Are fad gluten-free dieters getting more benefits than originally suspected?


Photo: CC--mattwi1s0n

Celiac.com 02/15/2017 - There's been a lot of talk in the media and among researchers about the large numbers of people who adopt a gluten-free diet without a celiac disease diagnosis. Many of these dieters are regarded with a bit of suspicion. The question areises as to whether gluten was causing them any problems that could be improved by a gluten-free diet. Most have been regarded as simple fad dieters.

Well, what if the gluten-free fad isn't such a fad after all? What if many of those without celiac disease who eat gluten-free are actually gaining some heretofore undiscovered benefits?

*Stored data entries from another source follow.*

This design comes from an exercise in tuning for small area, a short achievable clock period and few clock cycles per item on the open sky130 flow, not from production work. The RTL was checked by simulation tests, not by an equivalence proof against the original design.

==> flow/design.v (outline; a module is shown in full before it is edited, if it fits) <==
// module PixelSolver: 9505 lines
module PixelSolver (
  input               io_cmd_valid,
  output              io_cmd_ready,
  input      [27:0]   io_cmd_payload_x,
  input      [27:0]   io_cmd_payload_y,
  output              io_rsp_valid,
  input               io_rsp_ready,
  output     [5:0]    io_rsp_payload_iteration,
  input               clk,
  input               reset
);
  // ...
==> flow/flow/run.sh <==
#!/bin/bash
set -euo pipefail
RES="$PWD/orfs/results/sky130hd/PixelSolver/base"
bash standard.sh synth > standard_synth.log 2>&1
cp "$RES/1_2_yosys.v" "$RES/1_2_yosys.std.v"
python3 flow/polarity.py "$RES/1_2_yosys.std.v" "$RES/1_2_yosys.pol.v" > polarity.log 2>&1
sleep 1
cp "$RES/1_2_yosys.pol.v" "$RES/1_2_yosys.v"
touch "$RES/1_2_yosys.v"
bash standard.sh SETUP_SLACK_MARGIN=7.5 finish > standard_flow.log 2>&1
==> flow/flow/polarity.py <==
#!/usr/bin/env python3
"""Remove inverters around full adders in a Yosys gate netlist.

A full adder is self-dual: FA(~a, ~b, ~c) = ~FA(a, b, c) for both SUM and
COUT. Every sky130 fa cell may therefore be "flipped": its inputs are fed
the complements and its outputs then carry the complements. This script
collapses the netlist's inverters into (signal, phase) pairs, picks a flip
for every full adder that needs the fewest inverters (greedy passes), and
writes the netlist back with one inverter per signal that is still needed
in the opposite phase. The logic function of every register input and
output port is unchanged; no register is touched.

usage: polarity.py in.v out.v
"""
import re
import sys

OUTPINS = {'X', 'Y', 'Q', 'Q_N', 'SUM', 'COUT', 'HI', 'LO'}
INV_RE = re.compile(r'sky130_fd_sc_hd__(inv|clkinv)_\d+$')
FA_RE = re.compile(r'sky130_fd_sc_hd__fa_\d+$')
SWAP = {'sky130_fd_sc_hd__and2_1': ('sky130_fd_sc_hd__nand2_1', 2.5),
        'sky130_fd_sc_hd__or2_1': ('sky130_fd_sc_hd__nor2_1', 2.5),
        'sky130_fd_sc_hd__xor2_1': ('sky130_fd_sc_hd__xnor2_1', 0.0),
        'sky130_fd_sc_hd__xnor2_1': ('sky130_fd_sc_hd__xor2_1', 0.0),
        'sky130_fd_sc_hd__nand2_1': ('sky130_fd_sc_hd__and2_1', -2.5),
        'sky130_fd_sc_hd__nor2_1': ('sky130_fd_sc_hd__or2_1', -2.5)}
INV_AREA = 3.75

src = open(sys.argv[1]).read()
m = re.search(r'\bmodule\s+(\w+)\s*\((.*?)\);', src, re.S)
mod_start = m.end()
end_idx = src.rindex('endmodule')
body = src[mod_start:end_idx]

# ports
ports = set()
for d in re.finditer(r'^\s*(input|output|inout)\s+(\[[^\]]*\]\s*)?([^;]+);', body, re.M):
    for n in d.group(3).split(','):
        ports.add(n.strip())


def net_is_port(n):
    base = n.split('[')[0].strip().lstrip('\\').strip()
    return base in ports or n.strip() in ports


cell_re = re.compile(r'(\(\*[^*]*\*\)\s*)?(sky130_fd_sc_hd__\w+)\s+(\S+)\s*\((.*?)\);', re.S)
pin_re = re.compile(r'\.(\w+)\(\s*(.*?)\s*\)\s*(?:,|$)', re.S)

cells = []   # dict(type, name, pins{pin:net}, span)
for cm in cell_re.finditer(body):
    pins = {}
    for pm in pin_re.finditer(cm.group(4)):
        pins[pm.group(1)] = pm.group(2).strip()
    cells.append({'type': cm.group(2), 'name': cm.group(3), 'pins': pins,
                  'span': (cm.start(), cm.end())})


def norm(n):
    return n.strip()


def is_const(n):
    return re.fullmatch(r"1'[bh][01]", n) is not None


driver = {}
for i, c in enumerate(cells):
    for p, n in c['pins'].items():
        if p in OUTPINS:
            driver[norm(n)] = (i, p)

# collapsible inverters: output not a port
collapse = set()
for i, c in enumerate(cells):
    if INV_RE.match(c['type']) and not net_is_port(c['pins']['Y']):
        collapse.add(i)

memo = {}


def base_of(n):
    n = norm(n)
    if n in memo:
        return memo[n]
    d = driver.get(n)
    if d is not None and d[0] in collapse:
        b, p = base_of(cells[d[0]]['pins']['A'])
        r = (b, p ^ 1)
    else:
        r = (n, 0)
    memo[n] = r
    return r


fa = [i for i, c in enumerate(cells) if FA_RE.match(c['type'])]
fa_idx = {i: k for k, i in enumerate(fa)}
flip = [0] * len(fa)

# loads: (cell index, pin, base, parity)
loads = []
loads_of_base = {}
for i, c in enumerate(cells):
    if i in collapse:
        continue
    for p, n in c['pins'].items():
        if p in OUTPINS or is_const(n):
            continue
        b, par = base_of(n)
        k = len(loads)
        loads.append((i, p, b, par))
        loads_of_base.setdefault(b, []).append(k)
# port nets driven through collapsed inverters: the port itself is a load
# (only if a port net is driven by a collapsible inverter, which we excluded)

fa_out_bases = {}
for k, i in enumerate(fa):
    outs = []
    for p in ('SUM', 'COUT'):
        n = cells[i]['pins'].get(p)
        if n is not None:
            outs.append(norm(n))
    fa_out_bases[k] = outs
base_driver_fa = {}
for k, outs in fa_out_bases.items():
    for b in outs:
        base_driver_fa[b] = k
def outpin(c):
    return 'X' if 'X' in c['pins'] else 'Y'


sw = [i for i, c in enumerate(cells) if c['type'] in SWAP]
gain = [SWAP[cells[i]['type']][1] for i in sw]
gsw = [1 if g > 0 else 0 for g in gain]
base_driver_sw = {}
for k, i in enumerate(sw):
    base_driver_sw[norm(cells[i]['pins'][outpin(cells[i])])] = k


def produced(b):
    if b in base_driver_fa:
        return flip[base_driver_fa[b]]
    if b in base_driver_sw:
        return gsw[base_driver_sw[b]]
    return 0


def need(b):
    """does base b need an inverter under the current flips?"""
    prod = produced(b)
    for k in loads_of_base.get(b, ()):
        i, p, _, par = loads[k]
        f = flip[fa_idx[i]] if i in fa_idx else 0
        if par ^ f ^ prod:
            return True
    return False


def touched(k):
    i = fa[k]
    s = set(fa_out_bases[k])
    for p, n in cells[i]['pins'].items():
        if p not in OUTPINS and not is_const(n):
            s.add(base_of(n)[0])
    return s


def cost_all():
    return sum(1 for b in loads_of_base if need(b)) * INV_AREA - sum(g for g, s in zip(gain, gsw) if s)


before = cost_all()
for it in range(20):
    changed = 0
    for k in range(len(fa)):
        t = touched(k)
        c0 = sum(need(b) for b in t)
        flip[k] ^= 1
        c1 = sum(need(b) for b in t)
        if c1 < c0:
            changed += 1
        else:
            flip[k] ^= 1
    for k in range(len(sw)):
        b = norm(cells[sw[k]]['pins'][outpin(cells[sw[k]])])
        c0 = need(b) * INV_AREA - gsw[k] * gain[k]
        gsw[k] ^= 1
        c1 = need(b) * INV_AREA - gsw[k] * gain[k]
        if c1 < c0:
            changed += 1
        else:
            gsw[k] ^= 1
    if not changed:
        break
after = cost_all()
orig_inv = len(collapse)
print('inverters: %d collapsible in netlist; cost (um2) before %.0f, after %.0f; %d adders flipped, %d gates swapped for their complement'
      % (orig_inv, before, after, sum(flip), sum(gsw)), file=sys.stderr)

# rebuild
newinv = {}
extra_decl = []
extra_cells = []


def inv_net(b):
    if b not in newinv:
        nm = 'polinv_%d' % len(newinv)
        newinv[b] = nm
        extra_decl.append('  wire %s;' % nm)
        extra_cells.append('  sky130_fd_sc_hd__inv_1 %s_c (\n    .A(%s ),\n    .Y(%s )\n  );' % (nm, b, nm))
    return newinv[b]


newpins = {}
for k_, (i, p, b, par) in enumerate(loads):
    prod = produced(b)
    f = flip[fa_idx[i]] if i in fa_idx else 0
    r = par ^ f ^ prod
    newpins.setdefault(i, {})[p] = inv_net(b) if r else b
# constants on flipped adders
for k, i in enumerate(fa):
    if flip[k]:
        for p, n in cells[i]['pins'].items():
            if p not in OUTPINS and is_const(n):
                newpins.setdefault(i, {})[p] = "1'h1" if n.endswith('0') else "1'h0"

sw_idx = {i: k for k, i in enumerate(sw)}
out = []
pos = 0
for i, c in enumerate(cells):
    s, e = c['span']
    out.append(body[pos:s])
    pos = e
    if i in collapse:
        continue
    pins = dict(c['pins'])
    pins.update(newpins.get(i, {}))
    typ = c['type']
    if i in sw_idx and gsw[sw_idx[i]]:
        typ = SWAP[typ][0]
        o = outpin(c)
        pins = {(('Y' if o == 'X' else 'X') if p == o else p): n for p, n in pins.items()}
    txt = '%s %s (\n%s\n  );' % (typ, c['name'],
                                 ',\n'.join('    .%s(%s )' % (p, n) for p, n in pins.items()))
    out.append(txt)
out.append(body[pos:])
newbody = ''.join(out)
# declarations first, then cells
newsrc = src[:mod_start] + '\n' + '\n'.join(extra_decl) + newbody + '\n'.join(extra_cells) + '\n' + src[end_idx:]
open(sys.argv[2], 'w').write(newsrc)
==> flow/standard.sh <==
#!/bin/bash
# synth_recipe.tcl (not shown) runs the flow's synth.tcl, then flattens the netlist and writes it again
# the make line also repeats each setting of config.mk as NAME=value (left out here)
make -C /OpenROAD-flow-scripts/flow DESIGN_CONFIG=/design/flow/config.mk WORK_HOME=/design/flow/orfs CLKGATE_MAP_FILE= SYNTH_SCRIPT=/design/flow/synth_recipe.tcl "${@:-finish}"
==> flow/config.mk <==
export PLATFORM = sky130hd
export DESIGN_NAME = PixelSolver
export DESIGN_NICKNAME = PixelSolver
export VERILOG_FILES = /design/flow/design.v
export SDC_FILE = /design/flow/constraint.sdc
export NUM_CORES = 4
export LEC_CHECK = 0
export CAP_MARGIN = 20
export CORE_MARGIN = 2
export CORE_UTILIZATION = 40
export SLEW_MARGIN = 20
==> flow/constraint.sdc <==
create_clock -name core_clock -period 12.0 [get_ports {clk}]
set_input_delay 2.4000 -clock core_clock [delete_from_list [all_inputs] [get_ports {clk}]]
set_output_delay 2.4000 -clock core_clock [all_outputs]
set_load 0.01 [all_outputs]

That's the intriguing possibility raised by the latest study from the Mayo Clinic's Dr. Joseph Murray, and his colleagues at the forefront of research in celiac disease and gluten intolerance. Dr. Murray's colleagues and coauthors include Rok Seon Choung, MD, PhD, Aynur Unalp-Arida, MD, PhD, Constance E. Ruhl, MD, PhD, Tricia L. Brantner, BS, and James E. Everhart, MD.

Today, according to the team's research, published this month in the journal Mayo Clinic Proceedings, some 3.1 million Americans currently avoid gluten without a celiac diagnosis for celiac disease. That number tripled between 2009 and 2014, while the number of cases of celiac disease stayed flat.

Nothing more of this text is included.